# [Activity]
Each line below that holds the word "other" counts once. Say how many such lines there are, and no more.

== Data for processing ==

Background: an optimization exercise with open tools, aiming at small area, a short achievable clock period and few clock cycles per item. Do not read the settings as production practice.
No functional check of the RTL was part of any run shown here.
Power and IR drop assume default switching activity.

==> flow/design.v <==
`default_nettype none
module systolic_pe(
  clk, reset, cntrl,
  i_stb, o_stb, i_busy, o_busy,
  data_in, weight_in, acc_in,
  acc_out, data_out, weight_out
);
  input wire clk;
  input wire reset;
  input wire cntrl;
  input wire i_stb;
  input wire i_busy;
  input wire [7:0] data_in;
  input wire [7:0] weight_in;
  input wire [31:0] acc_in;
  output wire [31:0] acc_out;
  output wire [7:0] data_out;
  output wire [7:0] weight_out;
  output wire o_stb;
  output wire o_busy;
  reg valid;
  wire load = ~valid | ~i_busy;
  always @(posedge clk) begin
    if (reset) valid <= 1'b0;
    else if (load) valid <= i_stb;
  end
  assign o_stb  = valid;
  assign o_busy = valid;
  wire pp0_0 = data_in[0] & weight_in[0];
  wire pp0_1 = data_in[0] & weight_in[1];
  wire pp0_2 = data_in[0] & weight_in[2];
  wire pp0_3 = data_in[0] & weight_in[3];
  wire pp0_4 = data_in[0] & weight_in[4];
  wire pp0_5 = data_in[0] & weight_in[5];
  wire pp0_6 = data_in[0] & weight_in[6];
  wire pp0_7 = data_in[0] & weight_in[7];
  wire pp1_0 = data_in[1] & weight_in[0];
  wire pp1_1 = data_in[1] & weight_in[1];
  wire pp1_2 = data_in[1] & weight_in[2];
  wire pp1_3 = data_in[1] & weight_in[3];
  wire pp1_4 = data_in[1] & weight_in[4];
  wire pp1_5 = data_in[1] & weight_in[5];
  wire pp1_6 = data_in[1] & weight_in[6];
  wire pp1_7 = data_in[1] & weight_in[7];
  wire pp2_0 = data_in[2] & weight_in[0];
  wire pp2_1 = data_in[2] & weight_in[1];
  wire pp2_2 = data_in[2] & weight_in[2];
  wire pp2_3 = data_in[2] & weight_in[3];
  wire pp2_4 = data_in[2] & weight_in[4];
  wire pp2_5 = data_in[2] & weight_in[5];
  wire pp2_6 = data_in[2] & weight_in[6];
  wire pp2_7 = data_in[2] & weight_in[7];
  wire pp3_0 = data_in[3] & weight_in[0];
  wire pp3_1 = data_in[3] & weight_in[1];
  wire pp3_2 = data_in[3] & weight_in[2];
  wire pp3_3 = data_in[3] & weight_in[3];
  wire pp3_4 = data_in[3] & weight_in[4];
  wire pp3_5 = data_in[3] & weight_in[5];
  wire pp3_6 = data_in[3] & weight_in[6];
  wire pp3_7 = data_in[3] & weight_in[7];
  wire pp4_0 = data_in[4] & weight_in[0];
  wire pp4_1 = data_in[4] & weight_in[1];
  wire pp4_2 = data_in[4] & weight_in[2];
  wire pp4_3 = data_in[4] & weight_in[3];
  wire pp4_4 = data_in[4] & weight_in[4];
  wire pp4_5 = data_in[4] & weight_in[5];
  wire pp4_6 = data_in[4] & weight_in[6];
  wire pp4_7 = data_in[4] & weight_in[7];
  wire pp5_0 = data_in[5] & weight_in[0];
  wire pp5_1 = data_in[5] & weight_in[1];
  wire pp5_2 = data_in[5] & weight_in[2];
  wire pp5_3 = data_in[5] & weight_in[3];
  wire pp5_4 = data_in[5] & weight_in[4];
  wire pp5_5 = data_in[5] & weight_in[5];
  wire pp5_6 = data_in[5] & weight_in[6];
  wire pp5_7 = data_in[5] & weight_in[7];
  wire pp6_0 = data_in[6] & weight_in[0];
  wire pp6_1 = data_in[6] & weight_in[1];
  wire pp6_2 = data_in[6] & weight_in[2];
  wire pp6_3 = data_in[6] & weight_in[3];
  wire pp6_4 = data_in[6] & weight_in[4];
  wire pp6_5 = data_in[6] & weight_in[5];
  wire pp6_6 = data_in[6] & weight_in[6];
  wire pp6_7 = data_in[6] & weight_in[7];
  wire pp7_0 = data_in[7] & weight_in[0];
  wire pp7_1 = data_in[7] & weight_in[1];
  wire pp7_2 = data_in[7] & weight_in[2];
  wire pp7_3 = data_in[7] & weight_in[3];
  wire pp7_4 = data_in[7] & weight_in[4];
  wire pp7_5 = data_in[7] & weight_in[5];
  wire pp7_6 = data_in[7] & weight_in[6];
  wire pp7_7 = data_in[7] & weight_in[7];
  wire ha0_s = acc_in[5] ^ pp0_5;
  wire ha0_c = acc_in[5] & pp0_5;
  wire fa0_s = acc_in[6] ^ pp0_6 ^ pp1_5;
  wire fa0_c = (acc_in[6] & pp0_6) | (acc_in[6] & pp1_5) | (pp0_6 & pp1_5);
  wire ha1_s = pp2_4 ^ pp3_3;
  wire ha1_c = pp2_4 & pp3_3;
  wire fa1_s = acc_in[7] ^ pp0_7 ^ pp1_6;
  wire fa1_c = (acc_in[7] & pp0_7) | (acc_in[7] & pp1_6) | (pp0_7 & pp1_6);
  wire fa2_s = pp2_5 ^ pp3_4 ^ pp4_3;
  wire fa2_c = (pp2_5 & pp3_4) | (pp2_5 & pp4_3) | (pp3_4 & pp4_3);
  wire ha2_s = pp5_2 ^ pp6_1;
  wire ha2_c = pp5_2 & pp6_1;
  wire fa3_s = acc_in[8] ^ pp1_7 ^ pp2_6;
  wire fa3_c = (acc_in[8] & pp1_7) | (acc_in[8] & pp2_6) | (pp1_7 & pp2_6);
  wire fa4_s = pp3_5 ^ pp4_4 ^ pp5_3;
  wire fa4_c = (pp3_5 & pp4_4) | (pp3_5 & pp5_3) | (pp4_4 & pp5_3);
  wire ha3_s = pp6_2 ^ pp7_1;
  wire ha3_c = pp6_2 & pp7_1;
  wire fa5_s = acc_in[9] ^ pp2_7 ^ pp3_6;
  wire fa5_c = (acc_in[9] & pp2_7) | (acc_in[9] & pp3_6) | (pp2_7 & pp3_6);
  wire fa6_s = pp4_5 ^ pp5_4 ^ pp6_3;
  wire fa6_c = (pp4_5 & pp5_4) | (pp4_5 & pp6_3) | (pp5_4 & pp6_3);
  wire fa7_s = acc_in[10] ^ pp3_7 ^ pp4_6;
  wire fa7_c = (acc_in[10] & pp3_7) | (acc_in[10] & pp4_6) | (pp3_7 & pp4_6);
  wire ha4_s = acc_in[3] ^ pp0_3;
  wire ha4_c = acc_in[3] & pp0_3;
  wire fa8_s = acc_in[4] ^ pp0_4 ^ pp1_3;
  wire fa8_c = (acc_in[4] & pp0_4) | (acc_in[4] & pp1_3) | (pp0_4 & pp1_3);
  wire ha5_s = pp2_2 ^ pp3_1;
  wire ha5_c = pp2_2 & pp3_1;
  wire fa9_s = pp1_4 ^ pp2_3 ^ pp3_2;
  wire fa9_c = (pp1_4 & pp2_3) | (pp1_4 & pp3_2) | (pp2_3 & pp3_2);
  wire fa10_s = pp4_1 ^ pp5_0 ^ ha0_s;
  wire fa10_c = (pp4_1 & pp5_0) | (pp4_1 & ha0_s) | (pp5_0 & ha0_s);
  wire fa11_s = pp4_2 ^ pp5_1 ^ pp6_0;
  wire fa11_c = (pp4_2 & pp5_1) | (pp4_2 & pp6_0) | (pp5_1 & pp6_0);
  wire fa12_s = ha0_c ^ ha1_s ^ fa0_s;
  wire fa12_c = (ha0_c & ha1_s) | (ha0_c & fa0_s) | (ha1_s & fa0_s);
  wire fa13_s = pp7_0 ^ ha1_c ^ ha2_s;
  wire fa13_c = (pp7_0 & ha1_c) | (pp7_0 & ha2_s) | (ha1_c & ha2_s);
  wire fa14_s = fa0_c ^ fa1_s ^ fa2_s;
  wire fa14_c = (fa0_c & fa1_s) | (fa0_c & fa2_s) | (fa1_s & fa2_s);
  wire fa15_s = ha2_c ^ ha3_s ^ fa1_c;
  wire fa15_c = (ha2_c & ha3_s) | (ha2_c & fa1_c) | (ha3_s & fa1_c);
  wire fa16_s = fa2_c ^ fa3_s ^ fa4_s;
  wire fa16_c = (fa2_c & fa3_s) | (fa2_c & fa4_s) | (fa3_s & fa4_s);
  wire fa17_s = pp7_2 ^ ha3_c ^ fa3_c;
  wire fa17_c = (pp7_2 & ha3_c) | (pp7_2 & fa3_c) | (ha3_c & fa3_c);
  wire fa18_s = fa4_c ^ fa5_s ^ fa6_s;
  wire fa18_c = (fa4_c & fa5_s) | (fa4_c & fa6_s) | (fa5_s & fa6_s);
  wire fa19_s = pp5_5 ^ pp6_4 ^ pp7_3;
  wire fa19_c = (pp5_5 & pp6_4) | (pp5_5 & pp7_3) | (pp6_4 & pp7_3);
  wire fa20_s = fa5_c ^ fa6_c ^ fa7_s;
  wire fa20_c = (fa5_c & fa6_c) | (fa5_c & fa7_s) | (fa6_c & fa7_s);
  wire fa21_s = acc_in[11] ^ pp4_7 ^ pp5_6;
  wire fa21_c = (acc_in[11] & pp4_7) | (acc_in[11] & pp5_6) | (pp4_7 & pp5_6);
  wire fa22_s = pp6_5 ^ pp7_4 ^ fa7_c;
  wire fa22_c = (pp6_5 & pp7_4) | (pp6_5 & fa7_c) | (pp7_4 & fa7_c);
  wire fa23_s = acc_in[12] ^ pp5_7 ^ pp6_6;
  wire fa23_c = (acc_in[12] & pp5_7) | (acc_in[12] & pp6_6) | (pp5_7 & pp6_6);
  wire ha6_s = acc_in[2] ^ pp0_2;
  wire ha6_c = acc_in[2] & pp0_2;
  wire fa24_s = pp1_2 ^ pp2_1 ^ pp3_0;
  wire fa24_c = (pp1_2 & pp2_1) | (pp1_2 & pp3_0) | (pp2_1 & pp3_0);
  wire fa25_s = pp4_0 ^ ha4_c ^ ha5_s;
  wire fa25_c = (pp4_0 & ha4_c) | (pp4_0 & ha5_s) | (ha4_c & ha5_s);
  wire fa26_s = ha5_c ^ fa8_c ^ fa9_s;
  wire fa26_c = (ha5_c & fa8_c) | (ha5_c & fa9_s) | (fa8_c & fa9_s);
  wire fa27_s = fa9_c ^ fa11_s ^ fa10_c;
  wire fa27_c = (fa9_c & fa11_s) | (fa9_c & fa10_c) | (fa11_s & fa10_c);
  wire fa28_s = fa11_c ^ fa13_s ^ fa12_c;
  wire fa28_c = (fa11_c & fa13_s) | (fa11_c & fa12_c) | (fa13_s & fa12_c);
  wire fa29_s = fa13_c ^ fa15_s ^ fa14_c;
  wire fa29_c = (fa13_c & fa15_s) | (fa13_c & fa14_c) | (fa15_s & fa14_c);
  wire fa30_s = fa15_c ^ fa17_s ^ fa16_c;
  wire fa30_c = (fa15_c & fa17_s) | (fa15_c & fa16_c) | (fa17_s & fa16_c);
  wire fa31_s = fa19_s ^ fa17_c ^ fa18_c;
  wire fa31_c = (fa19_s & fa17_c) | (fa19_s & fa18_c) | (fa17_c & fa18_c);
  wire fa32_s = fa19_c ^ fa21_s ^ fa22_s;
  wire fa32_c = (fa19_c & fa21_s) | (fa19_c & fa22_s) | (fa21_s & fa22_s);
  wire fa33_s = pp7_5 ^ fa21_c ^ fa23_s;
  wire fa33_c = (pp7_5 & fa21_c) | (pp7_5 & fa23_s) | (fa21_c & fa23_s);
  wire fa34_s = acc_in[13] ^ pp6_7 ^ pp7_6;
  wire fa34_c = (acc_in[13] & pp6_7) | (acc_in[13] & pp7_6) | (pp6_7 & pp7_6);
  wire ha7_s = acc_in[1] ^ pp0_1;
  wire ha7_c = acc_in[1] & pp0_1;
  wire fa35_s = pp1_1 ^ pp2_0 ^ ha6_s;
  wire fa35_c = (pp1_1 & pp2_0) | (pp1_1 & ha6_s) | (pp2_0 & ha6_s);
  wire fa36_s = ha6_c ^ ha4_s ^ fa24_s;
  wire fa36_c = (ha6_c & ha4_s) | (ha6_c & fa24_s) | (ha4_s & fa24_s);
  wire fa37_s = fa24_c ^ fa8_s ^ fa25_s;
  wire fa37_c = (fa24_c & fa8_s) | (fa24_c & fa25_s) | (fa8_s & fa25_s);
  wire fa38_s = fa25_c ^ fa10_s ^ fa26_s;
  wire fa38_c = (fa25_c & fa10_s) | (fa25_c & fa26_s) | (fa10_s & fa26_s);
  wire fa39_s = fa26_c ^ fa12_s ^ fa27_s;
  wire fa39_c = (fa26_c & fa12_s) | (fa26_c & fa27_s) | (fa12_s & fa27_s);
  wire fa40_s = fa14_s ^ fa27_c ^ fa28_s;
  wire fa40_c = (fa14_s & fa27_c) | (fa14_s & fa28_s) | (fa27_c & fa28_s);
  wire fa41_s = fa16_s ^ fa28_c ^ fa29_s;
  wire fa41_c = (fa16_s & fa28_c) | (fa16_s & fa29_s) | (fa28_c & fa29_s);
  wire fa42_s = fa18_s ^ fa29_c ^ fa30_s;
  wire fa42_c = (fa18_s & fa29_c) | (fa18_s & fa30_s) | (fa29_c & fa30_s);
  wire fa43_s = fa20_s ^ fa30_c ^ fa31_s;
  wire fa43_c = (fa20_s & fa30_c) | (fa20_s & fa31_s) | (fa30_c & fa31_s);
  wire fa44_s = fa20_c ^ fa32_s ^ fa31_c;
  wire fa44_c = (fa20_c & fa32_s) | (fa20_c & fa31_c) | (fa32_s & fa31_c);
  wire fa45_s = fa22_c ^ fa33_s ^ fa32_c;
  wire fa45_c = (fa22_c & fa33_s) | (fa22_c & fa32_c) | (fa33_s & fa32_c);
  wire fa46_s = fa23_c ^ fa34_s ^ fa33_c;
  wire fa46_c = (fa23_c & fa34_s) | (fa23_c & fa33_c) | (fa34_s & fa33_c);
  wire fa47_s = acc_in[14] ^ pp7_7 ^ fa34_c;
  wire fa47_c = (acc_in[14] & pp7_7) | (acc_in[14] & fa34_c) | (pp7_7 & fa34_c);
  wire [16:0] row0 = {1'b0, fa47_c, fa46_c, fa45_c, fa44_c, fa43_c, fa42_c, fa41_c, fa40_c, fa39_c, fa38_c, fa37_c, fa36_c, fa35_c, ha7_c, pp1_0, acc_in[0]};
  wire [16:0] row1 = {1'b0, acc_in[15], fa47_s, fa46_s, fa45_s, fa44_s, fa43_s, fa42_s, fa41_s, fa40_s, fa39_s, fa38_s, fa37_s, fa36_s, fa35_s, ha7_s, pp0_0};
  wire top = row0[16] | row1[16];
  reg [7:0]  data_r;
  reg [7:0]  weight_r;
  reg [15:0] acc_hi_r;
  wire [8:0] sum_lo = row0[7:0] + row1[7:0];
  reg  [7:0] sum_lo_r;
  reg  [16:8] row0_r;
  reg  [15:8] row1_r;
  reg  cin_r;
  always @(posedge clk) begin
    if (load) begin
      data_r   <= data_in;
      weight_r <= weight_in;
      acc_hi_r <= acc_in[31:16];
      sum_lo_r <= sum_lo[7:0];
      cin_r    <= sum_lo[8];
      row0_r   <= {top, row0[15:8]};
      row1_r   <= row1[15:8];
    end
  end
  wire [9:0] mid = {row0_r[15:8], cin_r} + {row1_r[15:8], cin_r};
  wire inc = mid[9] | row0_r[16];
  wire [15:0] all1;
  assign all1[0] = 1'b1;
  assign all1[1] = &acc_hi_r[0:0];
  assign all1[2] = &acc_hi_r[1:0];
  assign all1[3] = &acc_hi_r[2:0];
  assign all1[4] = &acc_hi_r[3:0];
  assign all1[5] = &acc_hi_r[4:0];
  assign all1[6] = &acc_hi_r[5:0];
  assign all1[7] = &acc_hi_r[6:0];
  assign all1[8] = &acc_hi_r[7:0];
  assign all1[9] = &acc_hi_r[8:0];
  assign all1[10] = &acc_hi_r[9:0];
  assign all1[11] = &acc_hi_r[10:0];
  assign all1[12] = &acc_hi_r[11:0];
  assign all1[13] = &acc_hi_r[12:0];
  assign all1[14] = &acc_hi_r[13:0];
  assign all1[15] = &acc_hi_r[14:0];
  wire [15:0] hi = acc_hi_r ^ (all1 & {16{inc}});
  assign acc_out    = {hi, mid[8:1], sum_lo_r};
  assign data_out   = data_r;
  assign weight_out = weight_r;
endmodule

===
== Data for processing ==

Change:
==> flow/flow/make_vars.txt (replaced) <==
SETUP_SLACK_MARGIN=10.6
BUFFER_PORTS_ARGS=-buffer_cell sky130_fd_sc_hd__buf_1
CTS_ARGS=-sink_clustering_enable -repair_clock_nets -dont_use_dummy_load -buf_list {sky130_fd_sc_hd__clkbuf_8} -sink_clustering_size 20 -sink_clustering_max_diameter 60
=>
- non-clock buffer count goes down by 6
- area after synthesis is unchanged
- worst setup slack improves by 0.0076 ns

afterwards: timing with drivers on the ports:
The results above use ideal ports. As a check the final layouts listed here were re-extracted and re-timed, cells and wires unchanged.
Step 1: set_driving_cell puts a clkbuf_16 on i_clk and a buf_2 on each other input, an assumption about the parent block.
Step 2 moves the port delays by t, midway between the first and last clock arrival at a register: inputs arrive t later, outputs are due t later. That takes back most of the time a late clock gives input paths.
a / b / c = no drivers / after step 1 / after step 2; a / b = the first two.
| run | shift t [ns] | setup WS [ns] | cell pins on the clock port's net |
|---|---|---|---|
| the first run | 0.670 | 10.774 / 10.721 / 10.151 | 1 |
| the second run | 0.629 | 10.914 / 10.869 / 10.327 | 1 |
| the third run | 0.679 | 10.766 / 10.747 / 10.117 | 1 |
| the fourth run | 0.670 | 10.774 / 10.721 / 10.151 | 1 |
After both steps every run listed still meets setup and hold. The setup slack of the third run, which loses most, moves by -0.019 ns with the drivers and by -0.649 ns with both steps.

===
== Data for processing ==

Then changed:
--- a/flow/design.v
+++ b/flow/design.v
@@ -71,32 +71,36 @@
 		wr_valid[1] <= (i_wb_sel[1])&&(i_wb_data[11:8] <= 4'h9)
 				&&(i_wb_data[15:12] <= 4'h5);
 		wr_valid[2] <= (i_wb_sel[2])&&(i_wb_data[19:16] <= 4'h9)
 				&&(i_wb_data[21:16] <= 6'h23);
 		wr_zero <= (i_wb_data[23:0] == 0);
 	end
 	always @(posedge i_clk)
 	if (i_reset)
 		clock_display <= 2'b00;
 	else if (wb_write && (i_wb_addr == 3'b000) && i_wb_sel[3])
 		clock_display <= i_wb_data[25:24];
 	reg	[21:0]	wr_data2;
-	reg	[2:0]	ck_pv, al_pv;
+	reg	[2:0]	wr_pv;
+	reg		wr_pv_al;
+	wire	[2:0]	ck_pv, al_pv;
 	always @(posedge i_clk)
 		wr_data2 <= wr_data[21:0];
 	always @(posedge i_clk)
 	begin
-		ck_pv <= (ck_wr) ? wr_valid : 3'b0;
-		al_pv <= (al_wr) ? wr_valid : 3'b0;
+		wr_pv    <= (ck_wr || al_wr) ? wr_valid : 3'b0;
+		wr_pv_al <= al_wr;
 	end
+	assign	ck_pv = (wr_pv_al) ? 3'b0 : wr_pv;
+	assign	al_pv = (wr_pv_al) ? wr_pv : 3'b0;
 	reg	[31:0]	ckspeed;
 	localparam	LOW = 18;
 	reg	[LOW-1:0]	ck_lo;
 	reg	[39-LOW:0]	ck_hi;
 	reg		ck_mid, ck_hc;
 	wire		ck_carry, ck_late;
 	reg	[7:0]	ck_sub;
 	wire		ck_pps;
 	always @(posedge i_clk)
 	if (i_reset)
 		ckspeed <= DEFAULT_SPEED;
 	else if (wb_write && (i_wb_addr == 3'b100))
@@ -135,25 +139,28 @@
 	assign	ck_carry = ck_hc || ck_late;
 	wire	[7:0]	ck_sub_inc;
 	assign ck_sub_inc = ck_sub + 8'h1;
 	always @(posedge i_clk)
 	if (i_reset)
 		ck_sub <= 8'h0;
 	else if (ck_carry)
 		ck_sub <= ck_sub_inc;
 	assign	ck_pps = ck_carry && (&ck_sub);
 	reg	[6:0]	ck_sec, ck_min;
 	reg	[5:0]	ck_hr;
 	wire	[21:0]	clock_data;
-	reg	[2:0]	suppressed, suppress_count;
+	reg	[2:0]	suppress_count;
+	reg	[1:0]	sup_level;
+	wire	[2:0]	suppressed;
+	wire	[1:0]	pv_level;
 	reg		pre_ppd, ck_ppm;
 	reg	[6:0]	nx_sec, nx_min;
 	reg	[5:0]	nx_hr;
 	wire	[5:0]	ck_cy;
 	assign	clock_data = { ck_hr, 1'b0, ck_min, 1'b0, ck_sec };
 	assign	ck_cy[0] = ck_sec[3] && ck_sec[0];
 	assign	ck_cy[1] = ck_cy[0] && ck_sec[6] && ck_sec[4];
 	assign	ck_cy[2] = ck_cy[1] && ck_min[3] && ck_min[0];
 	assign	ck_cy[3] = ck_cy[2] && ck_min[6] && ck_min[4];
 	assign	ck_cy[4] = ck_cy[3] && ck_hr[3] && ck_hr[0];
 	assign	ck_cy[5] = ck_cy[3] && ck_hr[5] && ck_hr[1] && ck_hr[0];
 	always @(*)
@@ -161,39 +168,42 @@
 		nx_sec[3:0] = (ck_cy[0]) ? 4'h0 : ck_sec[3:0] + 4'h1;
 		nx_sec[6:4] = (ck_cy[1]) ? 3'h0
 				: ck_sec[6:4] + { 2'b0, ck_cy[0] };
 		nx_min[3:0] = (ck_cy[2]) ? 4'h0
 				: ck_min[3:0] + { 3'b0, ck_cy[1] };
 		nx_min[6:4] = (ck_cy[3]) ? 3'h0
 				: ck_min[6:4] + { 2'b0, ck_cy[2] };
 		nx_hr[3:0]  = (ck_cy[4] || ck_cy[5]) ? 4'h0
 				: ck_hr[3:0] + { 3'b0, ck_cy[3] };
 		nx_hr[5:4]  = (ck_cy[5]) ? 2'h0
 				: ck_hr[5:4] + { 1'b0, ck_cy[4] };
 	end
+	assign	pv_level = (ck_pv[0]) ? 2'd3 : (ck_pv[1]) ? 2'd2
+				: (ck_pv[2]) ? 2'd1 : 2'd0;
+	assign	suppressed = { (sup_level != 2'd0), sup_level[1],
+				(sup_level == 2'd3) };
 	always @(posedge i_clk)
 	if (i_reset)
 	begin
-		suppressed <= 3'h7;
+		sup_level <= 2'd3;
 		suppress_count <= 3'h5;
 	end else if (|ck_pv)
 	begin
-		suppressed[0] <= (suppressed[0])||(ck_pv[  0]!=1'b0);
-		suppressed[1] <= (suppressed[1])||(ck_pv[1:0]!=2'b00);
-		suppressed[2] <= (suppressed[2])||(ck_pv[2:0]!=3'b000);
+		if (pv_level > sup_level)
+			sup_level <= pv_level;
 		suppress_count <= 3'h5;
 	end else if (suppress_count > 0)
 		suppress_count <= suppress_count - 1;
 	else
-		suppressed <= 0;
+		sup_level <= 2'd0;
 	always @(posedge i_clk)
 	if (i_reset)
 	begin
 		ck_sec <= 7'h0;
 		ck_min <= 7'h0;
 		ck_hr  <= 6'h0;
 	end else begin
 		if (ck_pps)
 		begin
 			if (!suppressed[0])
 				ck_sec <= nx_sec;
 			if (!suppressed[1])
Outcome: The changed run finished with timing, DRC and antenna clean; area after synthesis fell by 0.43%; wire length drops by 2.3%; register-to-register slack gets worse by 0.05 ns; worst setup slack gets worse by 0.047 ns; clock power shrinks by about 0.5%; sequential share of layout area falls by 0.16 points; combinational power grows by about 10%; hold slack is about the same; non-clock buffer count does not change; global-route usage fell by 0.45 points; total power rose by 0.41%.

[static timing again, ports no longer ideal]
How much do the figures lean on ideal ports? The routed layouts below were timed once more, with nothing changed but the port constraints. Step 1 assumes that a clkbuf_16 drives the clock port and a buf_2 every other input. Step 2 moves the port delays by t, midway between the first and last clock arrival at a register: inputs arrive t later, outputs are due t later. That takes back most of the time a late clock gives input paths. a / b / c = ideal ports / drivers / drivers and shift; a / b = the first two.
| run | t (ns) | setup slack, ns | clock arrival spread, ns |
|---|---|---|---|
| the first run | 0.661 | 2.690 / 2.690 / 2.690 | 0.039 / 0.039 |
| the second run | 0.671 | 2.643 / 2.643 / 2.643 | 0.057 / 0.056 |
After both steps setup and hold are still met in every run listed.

===

# [Exercise response]
2